[Opening Material provided section]

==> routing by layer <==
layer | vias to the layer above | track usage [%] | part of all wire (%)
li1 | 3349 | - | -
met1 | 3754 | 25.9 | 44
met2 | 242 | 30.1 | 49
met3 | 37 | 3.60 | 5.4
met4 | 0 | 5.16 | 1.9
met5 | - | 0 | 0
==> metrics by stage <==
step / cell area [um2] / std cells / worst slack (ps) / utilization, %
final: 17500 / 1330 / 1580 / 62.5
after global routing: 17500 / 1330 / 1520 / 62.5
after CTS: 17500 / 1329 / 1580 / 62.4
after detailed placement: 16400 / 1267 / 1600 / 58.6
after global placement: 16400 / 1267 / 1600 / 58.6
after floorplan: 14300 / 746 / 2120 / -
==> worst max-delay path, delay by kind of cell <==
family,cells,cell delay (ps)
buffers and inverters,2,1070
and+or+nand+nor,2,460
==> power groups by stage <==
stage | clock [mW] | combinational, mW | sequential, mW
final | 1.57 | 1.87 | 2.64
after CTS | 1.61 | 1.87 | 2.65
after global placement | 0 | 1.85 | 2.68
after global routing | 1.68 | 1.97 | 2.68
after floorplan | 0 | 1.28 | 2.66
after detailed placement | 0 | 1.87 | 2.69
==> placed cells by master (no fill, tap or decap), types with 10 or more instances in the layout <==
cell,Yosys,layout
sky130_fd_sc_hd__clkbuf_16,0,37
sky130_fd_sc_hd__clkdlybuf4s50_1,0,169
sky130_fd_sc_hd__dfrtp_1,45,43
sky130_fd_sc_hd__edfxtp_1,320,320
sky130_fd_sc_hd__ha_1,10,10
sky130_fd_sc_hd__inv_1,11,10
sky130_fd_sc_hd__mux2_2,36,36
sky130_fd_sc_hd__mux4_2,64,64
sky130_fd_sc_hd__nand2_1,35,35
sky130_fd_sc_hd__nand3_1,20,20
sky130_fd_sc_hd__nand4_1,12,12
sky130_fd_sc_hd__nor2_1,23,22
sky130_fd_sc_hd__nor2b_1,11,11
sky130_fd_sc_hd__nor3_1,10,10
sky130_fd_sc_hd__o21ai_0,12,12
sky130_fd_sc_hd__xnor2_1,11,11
## config.mk

```make
export PLATFORM = sky130hd
export DESIGN_NAME = correlator_lock
export DESIGN_NICKNAME = d
export VERILOG_FILES = /design/src/rtl/correlator_lock.sv
export SDC_FILE = /design/constraint.sdc
export NUM_CORES = 1
export LEC_CHECK = 0
export ABC_AREA = 1
export BUFFER_PORTS_ARGS = -buffer_cell sky130_fd_sc_hd__buf_4
export CORE_MARGIN = 4
export CORE_UTILIZATION = 50
export DETAILED_ROUTE_END_ITERATION = 10
export GPL_ROUTABILITY_DRIVEN = 0
export GPL_TIMING_DRIVEN = 0
export HOLD_SLACK_MARGIN = 0.15
export PLACE_DENSITY = 0.69
export SYNTH_ARGS = -nofsm -noshare
export SYNTH_HDL_FRONTEND = slang
export SYNTH_SLANG_ARGS = --single-unit
```

## constraint.sdc

```tcl
create_clock -name clk -period 3.2 [get_ports clk]
set_input_delay 0.64 -clock clk [delete_from_list [all_inputs] [get_ports clk]]
set_output_delay 0.64 -clock clk [all_outputs]
set_load 0.1 [all_outputs]
```
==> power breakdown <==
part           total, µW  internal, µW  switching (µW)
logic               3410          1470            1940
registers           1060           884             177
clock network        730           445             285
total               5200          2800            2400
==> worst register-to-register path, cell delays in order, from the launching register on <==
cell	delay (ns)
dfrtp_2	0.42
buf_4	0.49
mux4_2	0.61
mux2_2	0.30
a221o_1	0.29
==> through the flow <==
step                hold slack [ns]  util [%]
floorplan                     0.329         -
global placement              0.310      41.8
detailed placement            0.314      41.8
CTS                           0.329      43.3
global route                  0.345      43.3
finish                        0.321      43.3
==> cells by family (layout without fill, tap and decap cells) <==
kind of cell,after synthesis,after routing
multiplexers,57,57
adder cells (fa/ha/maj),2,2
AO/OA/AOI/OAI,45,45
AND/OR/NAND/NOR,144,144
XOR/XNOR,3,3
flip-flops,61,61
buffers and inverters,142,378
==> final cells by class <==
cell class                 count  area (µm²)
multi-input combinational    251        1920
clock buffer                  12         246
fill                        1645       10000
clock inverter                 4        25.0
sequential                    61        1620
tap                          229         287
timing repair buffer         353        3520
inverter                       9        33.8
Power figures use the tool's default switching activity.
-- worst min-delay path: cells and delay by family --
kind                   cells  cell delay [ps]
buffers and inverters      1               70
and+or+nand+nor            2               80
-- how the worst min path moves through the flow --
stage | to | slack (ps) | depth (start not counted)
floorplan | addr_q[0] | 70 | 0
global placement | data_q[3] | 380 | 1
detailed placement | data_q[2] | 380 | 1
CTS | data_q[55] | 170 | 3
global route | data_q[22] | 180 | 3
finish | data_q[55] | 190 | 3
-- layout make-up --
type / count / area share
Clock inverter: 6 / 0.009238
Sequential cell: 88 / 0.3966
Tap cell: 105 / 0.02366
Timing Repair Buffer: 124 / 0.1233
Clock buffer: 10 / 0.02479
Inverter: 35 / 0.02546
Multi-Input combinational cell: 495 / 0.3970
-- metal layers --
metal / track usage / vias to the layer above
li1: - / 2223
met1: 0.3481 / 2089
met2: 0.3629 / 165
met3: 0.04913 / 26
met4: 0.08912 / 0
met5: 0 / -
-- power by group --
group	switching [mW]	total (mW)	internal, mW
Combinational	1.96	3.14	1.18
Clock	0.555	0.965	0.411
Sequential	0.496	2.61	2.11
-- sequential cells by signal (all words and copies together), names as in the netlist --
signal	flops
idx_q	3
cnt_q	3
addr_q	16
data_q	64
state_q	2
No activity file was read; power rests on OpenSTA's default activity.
### config.mk
export PLATFORM = sky130hd
export DESIGN_NAME = race_game_controller
export DESIGN_NICKNAME = d
export VERILOG_FILES = /design/src/rtl/race_pkg.sv /design/src/rtl/race_tick_timer.sv /design/src/rtl/race_game_controller.sv
export SDC_FILE = /design/constraint.sdc
export NUM_CORES = 1
export LEC_CHECK = 0
export ABC_CLOCK_PERIOD_IN_PS = 2700
export CORE_ASPECT_RATIO = 1.5
export CORE_MARGIN = 1
export CORE_UTILIZATION = 50
export CTS_CLUSTER_SIZE = 24
export DETAILED_ROUTE_END_ITERATION = 16
export GPL_TIMING_DRIVEN = 0
export PLACE_DENSITY = 0.77
export SLEW_MARGIN = 20
export SYNTH_ARGS = -nofsm -noshare
export SYNTH_HDL_FRONTEND = slang
export SYNTH_SLANG_ARGS = --single-unit
export TNS_END_PERCENT = 10
### constraint.sdc
create_clock -name clk -period 2.7 [get_ports clk]
set_clock_uncertainty 0.05 [all_clocks]
set_input_delay 0.54 -clock clk [delete_from_list [all_inputs] [get_ports clk]]
set_output_delay 0.54 -clock clk [all_outputs]
set_load 0.01 [all_outputs]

[Closing Material provided section]

▶ [Exercise directions]:
Your output should consist solely of the lines from the beginning of the entries through the line containing "final: 17500 / 1330 / 1580 / 62.5", reproduced exactly.

▶ [Response to the exercise]:
==> routing by layer <==
layer | vias to the layer above | track usage [%] | part of all wire (%)
li1 | 3349 | - | -
met1 | 3754 | 25.9 | 44
met2 | 242 | 30.1 | 49
met3 | 37 | 3.60 | 5.4
met4 | 0 | 5.16 | 1.9
met5 | - | 0 | 0
==> metrics by stage <==
step / cell area [um2] / std cells / worst slack (ps) / utilization, %
final: 17500 / 1330 / 1580 / 62.5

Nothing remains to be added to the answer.